Dataset:
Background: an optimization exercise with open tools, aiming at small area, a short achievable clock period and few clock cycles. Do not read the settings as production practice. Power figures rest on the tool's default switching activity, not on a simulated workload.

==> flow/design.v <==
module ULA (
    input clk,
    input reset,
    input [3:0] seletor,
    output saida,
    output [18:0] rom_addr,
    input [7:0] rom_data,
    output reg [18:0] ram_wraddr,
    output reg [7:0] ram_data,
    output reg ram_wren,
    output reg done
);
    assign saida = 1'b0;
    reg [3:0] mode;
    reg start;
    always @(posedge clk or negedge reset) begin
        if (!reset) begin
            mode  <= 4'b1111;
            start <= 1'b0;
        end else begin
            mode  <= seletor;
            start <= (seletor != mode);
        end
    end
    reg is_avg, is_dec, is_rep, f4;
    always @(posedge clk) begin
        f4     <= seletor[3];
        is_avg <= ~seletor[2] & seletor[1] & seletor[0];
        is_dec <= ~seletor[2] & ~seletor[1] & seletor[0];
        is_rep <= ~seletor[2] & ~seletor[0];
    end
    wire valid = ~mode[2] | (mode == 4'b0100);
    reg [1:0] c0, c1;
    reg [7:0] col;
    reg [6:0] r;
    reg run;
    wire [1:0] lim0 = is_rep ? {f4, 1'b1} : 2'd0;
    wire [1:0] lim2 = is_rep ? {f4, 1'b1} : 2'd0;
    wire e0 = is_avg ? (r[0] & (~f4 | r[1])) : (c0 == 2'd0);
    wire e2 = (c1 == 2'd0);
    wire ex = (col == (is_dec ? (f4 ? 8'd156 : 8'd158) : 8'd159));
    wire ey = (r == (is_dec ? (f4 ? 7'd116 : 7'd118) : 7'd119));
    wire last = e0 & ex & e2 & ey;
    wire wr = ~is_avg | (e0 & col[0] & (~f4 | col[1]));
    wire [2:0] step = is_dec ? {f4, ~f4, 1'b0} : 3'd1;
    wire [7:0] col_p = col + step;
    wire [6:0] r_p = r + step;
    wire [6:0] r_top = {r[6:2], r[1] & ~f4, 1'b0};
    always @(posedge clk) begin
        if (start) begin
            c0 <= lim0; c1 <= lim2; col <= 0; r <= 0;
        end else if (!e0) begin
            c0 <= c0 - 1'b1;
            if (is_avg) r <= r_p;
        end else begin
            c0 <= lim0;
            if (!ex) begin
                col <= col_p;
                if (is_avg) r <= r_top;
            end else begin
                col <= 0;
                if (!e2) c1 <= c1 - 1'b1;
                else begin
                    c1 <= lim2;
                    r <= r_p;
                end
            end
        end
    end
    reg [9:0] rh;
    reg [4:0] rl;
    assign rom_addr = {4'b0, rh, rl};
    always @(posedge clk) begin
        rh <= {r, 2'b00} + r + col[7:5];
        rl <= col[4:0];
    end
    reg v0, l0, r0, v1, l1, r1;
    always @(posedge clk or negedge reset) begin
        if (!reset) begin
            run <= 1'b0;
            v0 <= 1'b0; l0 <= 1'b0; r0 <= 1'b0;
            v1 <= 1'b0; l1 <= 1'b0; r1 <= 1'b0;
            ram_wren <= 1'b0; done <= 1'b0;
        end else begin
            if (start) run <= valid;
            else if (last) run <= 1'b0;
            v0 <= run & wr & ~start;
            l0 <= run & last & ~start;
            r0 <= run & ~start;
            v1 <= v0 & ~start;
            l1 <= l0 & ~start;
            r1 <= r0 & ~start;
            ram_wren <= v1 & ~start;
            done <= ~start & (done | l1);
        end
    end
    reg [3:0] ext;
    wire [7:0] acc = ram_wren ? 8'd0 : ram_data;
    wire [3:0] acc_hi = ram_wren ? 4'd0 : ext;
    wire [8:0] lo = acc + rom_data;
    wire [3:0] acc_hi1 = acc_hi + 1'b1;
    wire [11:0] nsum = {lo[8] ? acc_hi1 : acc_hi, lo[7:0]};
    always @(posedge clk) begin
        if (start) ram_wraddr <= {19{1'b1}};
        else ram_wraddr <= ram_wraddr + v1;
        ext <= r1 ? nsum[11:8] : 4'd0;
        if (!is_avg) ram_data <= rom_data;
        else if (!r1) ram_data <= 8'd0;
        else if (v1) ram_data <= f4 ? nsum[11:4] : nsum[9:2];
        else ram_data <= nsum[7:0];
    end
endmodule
* * *
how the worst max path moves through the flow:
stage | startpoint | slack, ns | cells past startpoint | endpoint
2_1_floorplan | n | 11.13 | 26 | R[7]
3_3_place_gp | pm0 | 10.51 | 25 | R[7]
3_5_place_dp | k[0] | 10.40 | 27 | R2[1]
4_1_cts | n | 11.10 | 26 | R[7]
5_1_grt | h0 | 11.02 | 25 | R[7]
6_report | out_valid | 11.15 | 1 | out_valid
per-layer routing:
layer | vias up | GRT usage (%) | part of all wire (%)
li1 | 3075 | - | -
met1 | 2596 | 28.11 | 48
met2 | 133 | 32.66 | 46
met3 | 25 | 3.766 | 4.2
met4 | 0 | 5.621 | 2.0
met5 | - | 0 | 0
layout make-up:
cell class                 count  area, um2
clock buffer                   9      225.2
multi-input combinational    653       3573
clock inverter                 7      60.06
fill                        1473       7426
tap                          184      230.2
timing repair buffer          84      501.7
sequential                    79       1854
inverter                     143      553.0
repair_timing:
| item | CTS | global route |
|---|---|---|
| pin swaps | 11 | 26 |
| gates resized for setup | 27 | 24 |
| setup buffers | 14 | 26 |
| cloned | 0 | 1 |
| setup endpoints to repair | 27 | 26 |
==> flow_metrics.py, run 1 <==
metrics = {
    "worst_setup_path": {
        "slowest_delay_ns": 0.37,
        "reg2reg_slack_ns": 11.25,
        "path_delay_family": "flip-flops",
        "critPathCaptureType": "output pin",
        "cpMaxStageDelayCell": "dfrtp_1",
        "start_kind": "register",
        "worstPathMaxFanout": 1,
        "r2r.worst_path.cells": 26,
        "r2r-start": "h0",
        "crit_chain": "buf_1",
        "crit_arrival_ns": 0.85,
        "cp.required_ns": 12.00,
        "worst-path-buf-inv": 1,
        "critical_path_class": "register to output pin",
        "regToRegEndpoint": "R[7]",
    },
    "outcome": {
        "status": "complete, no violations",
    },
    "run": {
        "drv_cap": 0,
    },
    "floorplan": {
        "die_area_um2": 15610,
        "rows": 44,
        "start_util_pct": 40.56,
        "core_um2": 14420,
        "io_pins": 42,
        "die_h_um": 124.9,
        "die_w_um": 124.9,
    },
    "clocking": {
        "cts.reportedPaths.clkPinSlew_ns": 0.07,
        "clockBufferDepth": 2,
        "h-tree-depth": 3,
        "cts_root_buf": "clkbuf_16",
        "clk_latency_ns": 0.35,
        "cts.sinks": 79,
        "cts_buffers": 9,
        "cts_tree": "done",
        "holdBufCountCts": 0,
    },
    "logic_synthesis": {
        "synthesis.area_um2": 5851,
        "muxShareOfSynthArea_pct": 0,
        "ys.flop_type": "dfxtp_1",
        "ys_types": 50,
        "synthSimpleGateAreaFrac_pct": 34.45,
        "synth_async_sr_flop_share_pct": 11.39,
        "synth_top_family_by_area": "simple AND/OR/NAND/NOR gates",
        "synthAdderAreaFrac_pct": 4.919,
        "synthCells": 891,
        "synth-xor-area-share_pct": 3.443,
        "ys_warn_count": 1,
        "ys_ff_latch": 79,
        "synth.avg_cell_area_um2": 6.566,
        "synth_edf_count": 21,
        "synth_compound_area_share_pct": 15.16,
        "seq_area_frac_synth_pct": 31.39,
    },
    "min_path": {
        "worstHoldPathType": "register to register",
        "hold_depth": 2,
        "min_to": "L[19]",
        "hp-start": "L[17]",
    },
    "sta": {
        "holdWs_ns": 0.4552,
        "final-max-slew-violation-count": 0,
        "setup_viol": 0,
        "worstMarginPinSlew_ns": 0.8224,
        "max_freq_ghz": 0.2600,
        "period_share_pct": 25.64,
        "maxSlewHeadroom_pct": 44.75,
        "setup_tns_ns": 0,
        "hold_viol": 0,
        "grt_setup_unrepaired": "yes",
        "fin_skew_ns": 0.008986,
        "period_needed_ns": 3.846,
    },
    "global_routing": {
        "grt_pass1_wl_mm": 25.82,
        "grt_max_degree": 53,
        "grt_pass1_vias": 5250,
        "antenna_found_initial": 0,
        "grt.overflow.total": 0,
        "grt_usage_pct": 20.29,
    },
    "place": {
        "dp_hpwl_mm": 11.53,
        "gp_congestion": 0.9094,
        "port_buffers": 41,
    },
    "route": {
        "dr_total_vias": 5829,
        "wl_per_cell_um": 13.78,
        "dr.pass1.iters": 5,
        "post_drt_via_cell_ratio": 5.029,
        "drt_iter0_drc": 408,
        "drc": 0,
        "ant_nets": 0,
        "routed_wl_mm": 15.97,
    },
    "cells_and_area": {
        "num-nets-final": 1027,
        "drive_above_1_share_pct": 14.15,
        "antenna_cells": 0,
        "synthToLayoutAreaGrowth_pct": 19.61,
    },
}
---
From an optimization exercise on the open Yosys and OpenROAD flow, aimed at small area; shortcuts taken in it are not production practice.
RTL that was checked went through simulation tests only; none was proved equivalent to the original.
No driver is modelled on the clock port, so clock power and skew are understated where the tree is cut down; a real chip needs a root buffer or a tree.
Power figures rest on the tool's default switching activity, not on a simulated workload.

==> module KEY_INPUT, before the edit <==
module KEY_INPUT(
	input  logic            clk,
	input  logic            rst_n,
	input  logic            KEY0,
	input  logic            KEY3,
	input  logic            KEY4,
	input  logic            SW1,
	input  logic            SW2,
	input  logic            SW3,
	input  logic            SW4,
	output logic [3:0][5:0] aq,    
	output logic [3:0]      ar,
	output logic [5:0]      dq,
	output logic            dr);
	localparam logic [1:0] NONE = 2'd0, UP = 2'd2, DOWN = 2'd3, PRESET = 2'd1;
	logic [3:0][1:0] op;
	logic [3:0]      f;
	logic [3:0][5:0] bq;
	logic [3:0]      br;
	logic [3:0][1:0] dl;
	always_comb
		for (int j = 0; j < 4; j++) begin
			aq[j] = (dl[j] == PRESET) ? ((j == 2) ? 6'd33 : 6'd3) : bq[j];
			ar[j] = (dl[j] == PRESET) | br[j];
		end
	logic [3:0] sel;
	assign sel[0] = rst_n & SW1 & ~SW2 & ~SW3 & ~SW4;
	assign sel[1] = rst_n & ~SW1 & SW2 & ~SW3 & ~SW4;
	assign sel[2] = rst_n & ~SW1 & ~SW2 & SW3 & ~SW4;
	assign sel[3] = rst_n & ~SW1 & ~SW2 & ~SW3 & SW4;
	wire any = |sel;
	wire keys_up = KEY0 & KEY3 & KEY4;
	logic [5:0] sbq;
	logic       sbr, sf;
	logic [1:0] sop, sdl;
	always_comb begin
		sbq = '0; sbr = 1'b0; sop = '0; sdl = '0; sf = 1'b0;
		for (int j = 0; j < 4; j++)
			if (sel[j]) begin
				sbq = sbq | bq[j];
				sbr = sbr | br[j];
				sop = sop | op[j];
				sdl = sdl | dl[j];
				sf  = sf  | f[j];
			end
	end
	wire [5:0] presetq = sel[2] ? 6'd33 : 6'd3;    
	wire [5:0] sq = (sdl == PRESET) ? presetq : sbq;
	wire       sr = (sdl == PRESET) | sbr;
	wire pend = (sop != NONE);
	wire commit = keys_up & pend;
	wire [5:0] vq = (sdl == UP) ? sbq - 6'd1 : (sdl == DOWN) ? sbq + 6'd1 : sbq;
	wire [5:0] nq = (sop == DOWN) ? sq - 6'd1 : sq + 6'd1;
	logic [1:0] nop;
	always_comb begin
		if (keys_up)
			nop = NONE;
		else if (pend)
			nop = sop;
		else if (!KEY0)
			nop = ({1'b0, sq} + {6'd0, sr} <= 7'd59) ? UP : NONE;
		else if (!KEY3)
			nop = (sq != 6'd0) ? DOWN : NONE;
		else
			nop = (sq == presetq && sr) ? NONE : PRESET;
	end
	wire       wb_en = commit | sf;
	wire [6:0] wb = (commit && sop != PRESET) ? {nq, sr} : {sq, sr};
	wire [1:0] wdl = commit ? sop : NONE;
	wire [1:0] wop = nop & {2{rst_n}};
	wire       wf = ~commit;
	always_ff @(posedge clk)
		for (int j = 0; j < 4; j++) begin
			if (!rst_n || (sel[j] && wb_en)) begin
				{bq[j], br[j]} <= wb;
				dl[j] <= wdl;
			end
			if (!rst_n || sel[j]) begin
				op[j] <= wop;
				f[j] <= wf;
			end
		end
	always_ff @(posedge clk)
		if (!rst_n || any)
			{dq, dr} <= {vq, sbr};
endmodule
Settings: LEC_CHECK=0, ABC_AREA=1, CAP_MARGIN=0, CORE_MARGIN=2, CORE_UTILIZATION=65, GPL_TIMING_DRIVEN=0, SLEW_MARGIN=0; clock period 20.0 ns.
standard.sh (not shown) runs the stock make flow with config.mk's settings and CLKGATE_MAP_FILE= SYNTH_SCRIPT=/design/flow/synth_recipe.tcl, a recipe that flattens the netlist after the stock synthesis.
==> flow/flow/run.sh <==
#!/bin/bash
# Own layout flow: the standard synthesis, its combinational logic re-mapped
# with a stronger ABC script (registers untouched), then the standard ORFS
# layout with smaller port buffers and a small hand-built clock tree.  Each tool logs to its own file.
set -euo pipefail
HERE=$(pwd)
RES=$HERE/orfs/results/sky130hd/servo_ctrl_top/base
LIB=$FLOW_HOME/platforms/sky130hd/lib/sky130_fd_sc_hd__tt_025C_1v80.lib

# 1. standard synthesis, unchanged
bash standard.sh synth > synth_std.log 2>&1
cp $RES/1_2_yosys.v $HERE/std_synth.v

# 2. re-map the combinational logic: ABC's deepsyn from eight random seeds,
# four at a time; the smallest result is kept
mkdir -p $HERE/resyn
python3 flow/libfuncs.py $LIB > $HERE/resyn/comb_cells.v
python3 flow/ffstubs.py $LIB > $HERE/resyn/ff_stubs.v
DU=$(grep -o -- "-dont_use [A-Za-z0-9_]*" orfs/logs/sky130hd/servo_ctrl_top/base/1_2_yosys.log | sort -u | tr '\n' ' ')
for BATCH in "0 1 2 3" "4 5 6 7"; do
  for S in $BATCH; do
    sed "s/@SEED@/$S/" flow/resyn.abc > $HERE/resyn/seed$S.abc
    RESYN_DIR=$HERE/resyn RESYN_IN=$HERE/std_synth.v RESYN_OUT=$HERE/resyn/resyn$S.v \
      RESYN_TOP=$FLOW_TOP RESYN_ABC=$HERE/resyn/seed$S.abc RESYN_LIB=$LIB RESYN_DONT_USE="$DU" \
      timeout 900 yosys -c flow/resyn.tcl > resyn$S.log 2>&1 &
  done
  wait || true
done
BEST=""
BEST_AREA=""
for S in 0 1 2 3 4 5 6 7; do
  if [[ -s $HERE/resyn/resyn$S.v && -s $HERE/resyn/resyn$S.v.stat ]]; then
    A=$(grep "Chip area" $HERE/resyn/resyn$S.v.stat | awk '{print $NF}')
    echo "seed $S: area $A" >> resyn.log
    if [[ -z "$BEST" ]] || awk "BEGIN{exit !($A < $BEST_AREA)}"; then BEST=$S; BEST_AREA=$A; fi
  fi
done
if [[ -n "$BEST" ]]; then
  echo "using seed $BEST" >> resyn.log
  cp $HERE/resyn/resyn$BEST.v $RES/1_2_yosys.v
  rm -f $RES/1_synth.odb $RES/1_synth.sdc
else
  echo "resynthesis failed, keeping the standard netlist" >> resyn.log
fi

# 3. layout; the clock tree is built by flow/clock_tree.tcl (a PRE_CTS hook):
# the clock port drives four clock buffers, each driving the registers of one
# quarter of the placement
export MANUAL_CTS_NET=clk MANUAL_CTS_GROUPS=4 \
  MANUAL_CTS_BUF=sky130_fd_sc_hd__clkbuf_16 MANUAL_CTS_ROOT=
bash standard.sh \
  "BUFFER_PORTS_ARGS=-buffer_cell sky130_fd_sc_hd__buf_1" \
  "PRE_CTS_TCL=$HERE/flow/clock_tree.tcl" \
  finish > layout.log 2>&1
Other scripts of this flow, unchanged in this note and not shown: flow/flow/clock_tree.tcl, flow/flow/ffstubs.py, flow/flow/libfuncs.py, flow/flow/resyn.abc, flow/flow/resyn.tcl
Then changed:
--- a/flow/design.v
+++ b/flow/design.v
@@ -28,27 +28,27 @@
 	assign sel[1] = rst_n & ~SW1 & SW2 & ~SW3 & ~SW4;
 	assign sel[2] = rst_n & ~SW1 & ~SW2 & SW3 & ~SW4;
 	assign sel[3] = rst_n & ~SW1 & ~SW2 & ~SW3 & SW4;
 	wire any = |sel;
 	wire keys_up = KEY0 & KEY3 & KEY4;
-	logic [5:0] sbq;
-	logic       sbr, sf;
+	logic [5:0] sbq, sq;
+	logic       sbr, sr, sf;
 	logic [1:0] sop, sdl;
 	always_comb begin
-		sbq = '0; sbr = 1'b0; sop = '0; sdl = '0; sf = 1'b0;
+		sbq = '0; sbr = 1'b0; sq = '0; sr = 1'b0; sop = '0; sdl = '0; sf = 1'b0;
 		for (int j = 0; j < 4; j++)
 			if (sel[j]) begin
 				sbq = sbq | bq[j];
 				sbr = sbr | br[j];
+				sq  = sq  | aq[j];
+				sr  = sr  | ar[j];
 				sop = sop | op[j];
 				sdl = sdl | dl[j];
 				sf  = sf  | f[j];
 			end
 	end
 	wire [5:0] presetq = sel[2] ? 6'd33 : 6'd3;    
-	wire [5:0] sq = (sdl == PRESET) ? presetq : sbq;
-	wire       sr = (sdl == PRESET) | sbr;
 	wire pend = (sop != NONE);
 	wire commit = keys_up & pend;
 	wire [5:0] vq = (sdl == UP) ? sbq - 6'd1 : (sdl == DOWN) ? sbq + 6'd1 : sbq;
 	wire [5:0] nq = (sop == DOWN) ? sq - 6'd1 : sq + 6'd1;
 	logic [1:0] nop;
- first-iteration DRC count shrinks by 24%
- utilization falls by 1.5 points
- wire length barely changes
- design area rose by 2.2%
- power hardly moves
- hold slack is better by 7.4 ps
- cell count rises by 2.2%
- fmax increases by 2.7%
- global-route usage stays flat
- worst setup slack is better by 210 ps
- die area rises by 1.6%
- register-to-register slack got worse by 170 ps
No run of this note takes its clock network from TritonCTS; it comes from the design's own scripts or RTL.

What is being asked: For the listing above, print only the lines starting at the line containing "how the worst" and ending at the line containing "setup | 27 | 24 |", exactly, both included.

Exercise answer:
how the worst max path moves through the flow:
stage | startpoint | slack, ns | cells past startpoint | endpoint
2_1_floorplan | n | 11.13 | 26 | R[7]
3_3_place_gp | pm0 | 10.51 | 25 | R[7]
3_5_place_dp | k[0] | 10.40 | 27 | R2[1]
4_1_cts | n | 11.10 | 26 | R[7]
5_1_grt | h0 | 11.02 | 25 | R[7]
6_report | out_valid | 11.15 | 1 | out_valid
per-layer routing:
layer | vias up | GRT usage (%) | part of all wire (%)
li1 | 3075 | - | -
met1 | 2596 | 28.11 | 48
met2 | 133 | 32.66 | 46
met3 | 25 | 3.766 | 4.2
met4 | 0 | 5.621 | 2.0
met5 | - | 0 | 0
layout make-up:
cell class                 count  area, um2
clock buffer                   9      225.2
multi-input combinational    653       3573
clock inverter                 7      60.06
fill                        1473       7426
tap                          184      230.2
timing repair buffer          84      501.7
sequential                    79       1854
inverter                     143      553.0
repair_timing:
| item | CTS | global route |
|---|---|---|
| pin swaps | 11 | 26 |
| gates resized for setup | 27 | 24 |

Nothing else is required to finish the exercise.